» **Work instructions**
Among the following entries, count the lines that contain "area" and report only the result.

» **Dataset**
○ ○ ○

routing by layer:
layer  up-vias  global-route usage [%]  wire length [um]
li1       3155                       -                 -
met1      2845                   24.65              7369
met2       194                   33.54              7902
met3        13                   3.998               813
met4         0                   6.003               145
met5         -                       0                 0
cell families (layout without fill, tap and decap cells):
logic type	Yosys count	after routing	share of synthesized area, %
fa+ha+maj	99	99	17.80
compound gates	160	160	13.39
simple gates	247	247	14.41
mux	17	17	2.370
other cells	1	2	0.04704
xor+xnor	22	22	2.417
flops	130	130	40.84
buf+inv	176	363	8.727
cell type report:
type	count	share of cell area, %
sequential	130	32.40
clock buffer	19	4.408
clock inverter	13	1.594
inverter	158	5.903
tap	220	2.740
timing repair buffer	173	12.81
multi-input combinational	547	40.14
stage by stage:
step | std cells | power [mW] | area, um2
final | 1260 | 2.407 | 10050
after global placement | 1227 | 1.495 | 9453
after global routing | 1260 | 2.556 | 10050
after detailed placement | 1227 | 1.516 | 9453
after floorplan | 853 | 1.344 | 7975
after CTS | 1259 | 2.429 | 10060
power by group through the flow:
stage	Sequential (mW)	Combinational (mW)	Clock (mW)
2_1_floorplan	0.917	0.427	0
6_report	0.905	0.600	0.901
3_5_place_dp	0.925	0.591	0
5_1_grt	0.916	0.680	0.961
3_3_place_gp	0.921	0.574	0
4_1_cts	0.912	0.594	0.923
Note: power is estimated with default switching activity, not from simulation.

○ ○ ○

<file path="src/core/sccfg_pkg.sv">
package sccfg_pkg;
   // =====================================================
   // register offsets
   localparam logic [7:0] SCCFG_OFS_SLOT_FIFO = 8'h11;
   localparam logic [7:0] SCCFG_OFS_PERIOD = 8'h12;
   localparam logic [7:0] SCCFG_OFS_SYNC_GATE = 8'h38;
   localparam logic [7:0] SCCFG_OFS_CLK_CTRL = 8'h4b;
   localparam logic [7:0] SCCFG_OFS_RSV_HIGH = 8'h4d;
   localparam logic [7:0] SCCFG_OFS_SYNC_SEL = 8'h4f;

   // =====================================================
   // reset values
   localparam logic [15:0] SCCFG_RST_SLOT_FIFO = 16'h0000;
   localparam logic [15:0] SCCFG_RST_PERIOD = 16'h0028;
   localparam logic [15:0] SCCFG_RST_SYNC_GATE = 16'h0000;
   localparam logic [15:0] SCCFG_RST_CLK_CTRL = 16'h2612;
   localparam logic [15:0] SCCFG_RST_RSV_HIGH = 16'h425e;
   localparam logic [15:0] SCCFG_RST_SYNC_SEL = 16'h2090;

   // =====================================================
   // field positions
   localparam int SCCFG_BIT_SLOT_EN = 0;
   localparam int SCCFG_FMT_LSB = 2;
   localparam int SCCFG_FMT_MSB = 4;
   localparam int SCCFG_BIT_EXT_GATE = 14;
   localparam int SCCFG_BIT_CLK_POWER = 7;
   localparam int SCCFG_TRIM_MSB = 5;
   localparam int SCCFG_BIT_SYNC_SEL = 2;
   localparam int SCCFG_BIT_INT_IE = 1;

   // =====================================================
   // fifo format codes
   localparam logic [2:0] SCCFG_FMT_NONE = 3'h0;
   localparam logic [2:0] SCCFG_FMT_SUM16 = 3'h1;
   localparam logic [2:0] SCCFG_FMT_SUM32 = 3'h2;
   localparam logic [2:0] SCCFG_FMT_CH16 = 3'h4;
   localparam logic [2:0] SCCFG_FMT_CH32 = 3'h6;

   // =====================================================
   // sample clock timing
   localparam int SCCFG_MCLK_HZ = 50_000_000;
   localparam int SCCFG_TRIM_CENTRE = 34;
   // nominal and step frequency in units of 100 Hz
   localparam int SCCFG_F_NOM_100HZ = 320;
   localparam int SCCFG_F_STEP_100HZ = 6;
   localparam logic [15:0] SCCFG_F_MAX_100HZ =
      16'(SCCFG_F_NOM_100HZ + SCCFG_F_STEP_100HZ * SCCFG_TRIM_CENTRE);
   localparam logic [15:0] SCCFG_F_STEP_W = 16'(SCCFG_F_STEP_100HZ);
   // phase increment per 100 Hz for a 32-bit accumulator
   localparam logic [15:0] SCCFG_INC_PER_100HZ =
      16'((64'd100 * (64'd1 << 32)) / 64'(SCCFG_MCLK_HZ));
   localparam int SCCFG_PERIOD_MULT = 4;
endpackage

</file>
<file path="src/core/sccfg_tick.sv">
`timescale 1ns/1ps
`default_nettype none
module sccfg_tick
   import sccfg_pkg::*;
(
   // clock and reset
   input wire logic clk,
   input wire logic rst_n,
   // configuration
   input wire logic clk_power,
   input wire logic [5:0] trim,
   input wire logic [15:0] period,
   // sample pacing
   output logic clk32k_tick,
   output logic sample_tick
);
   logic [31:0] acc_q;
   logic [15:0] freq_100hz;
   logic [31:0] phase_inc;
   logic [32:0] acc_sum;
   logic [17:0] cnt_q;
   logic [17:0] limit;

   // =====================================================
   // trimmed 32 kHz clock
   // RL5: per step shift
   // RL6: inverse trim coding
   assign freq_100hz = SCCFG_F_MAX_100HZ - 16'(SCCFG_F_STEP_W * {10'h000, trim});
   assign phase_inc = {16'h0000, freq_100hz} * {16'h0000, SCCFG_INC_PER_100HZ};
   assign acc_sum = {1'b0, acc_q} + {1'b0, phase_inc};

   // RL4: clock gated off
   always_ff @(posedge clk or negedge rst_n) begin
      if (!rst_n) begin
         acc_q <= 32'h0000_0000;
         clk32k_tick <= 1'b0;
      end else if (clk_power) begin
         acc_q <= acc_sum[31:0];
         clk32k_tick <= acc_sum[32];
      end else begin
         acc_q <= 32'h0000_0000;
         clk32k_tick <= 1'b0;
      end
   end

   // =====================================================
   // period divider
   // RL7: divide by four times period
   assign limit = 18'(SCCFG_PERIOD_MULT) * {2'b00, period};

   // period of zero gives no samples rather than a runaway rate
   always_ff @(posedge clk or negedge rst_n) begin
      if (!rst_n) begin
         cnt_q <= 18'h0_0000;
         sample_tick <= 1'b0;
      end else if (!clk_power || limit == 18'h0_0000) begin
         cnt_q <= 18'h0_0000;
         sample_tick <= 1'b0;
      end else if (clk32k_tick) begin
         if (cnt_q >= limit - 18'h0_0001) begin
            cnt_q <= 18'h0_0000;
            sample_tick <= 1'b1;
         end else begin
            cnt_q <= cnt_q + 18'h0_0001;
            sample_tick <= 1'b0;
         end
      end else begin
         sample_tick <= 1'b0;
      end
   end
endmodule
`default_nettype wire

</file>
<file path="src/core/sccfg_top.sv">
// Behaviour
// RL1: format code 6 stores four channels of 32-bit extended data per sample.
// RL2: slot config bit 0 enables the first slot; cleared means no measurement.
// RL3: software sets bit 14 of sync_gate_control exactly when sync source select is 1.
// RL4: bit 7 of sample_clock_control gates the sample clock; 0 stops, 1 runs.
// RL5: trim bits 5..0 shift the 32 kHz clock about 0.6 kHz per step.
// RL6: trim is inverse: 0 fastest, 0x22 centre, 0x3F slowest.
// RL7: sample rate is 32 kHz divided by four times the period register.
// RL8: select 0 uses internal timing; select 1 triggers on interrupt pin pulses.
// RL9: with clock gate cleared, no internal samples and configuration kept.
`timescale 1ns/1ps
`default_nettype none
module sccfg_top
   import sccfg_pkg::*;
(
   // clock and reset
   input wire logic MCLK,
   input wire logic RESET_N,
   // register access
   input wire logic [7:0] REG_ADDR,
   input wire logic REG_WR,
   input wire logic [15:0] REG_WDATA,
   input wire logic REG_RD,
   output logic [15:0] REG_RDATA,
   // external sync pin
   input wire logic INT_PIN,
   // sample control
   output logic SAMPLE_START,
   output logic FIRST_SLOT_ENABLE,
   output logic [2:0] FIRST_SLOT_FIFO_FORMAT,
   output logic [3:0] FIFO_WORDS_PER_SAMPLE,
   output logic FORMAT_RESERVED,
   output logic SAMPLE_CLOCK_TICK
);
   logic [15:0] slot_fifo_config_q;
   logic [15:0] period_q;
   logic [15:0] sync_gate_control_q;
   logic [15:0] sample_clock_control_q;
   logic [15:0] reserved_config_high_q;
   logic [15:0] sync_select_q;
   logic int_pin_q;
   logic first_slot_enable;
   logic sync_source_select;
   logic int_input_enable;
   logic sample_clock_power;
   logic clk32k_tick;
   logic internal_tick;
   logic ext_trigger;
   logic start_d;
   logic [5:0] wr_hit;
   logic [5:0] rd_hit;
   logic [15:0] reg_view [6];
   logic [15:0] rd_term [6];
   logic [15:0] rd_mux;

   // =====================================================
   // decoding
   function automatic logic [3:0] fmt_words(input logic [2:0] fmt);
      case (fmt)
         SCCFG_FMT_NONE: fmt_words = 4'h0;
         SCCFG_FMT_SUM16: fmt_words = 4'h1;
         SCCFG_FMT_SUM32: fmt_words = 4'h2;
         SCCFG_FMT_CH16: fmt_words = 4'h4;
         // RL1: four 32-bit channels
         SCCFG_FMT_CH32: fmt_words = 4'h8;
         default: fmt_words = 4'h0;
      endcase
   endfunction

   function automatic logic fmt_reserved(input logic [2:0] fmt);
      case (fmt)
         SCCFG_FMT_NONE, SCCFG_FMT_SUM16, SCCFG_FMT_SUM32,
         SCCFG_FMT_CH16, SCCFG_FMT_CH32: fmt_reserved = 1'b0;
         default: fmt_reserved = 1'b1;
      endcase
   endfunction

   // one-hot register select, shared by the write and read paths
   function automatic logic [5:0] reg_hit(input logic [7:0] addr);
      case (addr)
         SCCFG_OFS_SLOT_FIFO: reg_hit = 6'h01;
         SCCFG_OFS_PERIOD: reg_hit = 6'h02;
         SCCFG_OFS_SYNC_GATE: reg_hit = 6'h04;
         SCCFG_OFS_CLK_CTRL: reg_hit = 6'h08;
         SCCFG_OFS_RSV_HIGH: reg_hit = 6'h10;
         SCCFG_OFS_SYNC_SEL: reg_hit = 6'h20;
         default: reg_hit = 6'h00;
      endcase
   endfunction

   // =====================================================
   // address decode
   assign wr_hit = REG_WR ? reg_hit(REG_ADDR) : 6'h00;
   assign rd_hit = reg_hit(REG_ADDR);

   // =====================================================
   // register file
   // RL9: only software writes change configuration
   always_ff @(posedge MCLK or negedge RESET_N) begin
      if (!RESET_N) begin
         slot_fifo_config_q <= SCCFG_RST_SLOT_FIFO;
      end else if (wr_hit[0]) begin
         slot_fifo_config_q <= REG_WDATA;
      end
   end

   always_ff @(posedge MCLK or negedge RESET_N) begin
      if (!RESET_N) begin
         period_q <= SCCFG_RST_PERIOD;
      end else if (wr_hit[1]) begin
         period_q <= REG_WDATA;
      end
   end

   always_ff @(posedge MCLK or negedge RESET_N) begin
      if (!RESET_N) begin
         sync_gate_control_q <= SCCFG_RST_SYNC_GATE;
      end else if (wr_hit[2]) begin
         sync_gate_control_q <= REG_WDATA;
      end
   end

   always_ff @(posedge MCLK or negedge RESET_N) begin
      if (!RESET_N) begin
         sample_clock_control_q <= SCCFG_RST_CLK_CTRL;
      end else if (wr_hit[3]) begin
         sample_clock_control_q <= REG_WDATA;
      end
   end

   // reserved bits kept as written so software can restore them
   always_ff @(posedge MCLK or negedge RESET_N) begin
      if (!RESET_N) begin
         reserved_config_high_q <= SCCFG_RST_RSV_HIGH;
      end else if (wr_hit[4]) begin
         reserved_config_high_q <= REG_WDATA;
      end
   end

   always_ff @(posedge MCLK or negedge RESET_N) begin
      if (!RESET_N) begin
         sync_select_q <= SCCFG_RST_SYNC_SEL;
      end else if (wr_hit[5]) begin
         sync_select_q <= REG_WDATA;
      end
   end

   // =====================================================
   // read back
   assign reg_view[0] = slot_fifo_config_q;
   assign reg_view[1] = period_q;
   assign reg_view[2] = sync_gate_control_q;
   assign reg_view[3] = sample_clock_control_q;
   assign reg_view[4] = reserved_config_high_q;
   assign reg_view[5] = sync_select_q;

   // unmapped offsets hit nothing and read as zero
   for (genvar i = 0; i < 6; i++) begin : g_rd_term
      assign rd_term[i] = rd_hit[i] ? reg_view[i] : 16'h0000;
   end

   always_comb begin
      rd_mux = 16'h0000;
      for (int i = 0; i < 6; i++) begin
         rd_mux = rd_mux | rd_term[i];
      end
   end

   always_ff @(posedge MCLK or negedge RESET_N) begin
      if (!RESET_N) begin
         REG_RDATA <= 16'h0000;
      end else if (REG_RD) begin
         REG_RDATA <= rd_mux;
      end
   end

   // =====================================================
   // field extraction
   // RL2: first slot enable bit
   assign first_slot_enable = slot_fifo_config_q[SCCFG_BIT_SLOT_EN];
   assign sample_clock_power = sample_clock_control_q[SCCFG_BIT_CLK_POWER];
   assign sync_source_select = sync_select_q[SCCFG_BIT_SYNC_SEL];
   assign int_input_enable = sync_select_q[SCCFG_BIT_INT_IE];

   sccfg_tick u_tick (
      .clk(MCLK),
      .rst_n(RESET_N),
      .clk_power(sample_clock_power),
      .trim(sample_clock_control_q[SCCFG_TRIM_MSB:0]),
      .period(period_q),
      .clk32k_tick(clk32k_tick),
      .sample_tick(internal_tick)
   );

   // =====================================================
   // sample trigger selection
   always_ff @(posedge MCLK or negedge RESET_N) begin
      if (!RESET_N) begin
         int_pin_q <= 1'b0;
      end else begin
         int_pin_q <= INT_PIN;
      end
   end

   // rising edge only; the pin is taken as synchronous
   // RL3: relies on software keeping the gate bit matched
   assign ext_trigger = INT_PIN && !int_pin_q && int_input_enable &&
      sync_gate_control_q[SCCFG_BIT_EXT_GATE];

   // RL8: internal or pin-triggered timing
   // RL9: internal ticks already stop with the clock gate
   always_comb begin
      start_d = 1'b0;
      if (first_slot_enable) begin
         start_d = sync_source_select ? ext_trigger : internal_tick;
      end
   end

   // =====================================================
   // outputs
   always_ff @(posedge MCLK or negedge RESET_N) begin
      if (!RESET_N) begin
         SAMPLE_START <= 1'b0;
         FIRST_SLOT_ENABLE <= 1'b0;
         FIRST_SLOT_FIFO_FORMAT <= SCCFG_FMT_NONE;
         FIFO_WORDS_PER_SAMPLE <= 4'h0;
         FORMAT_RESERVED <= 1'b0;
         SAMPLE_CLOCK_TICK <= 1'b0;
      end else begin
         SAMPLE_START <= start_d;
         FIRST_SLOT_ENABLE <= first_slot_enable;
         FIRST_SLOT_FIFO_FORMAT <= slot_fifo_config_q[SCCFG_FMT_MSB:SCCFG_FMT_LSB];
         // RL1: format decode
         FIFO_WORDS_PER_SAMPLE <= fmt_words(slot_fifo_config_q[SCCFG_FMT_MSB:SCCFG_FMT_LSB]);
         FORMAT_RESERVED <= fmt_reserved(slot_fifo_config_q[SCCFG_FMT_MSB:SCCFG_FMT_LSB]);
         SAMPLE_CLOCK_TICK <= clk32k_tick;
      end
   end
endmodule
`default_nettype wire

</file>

○ ○ ○

» **Answer space**
3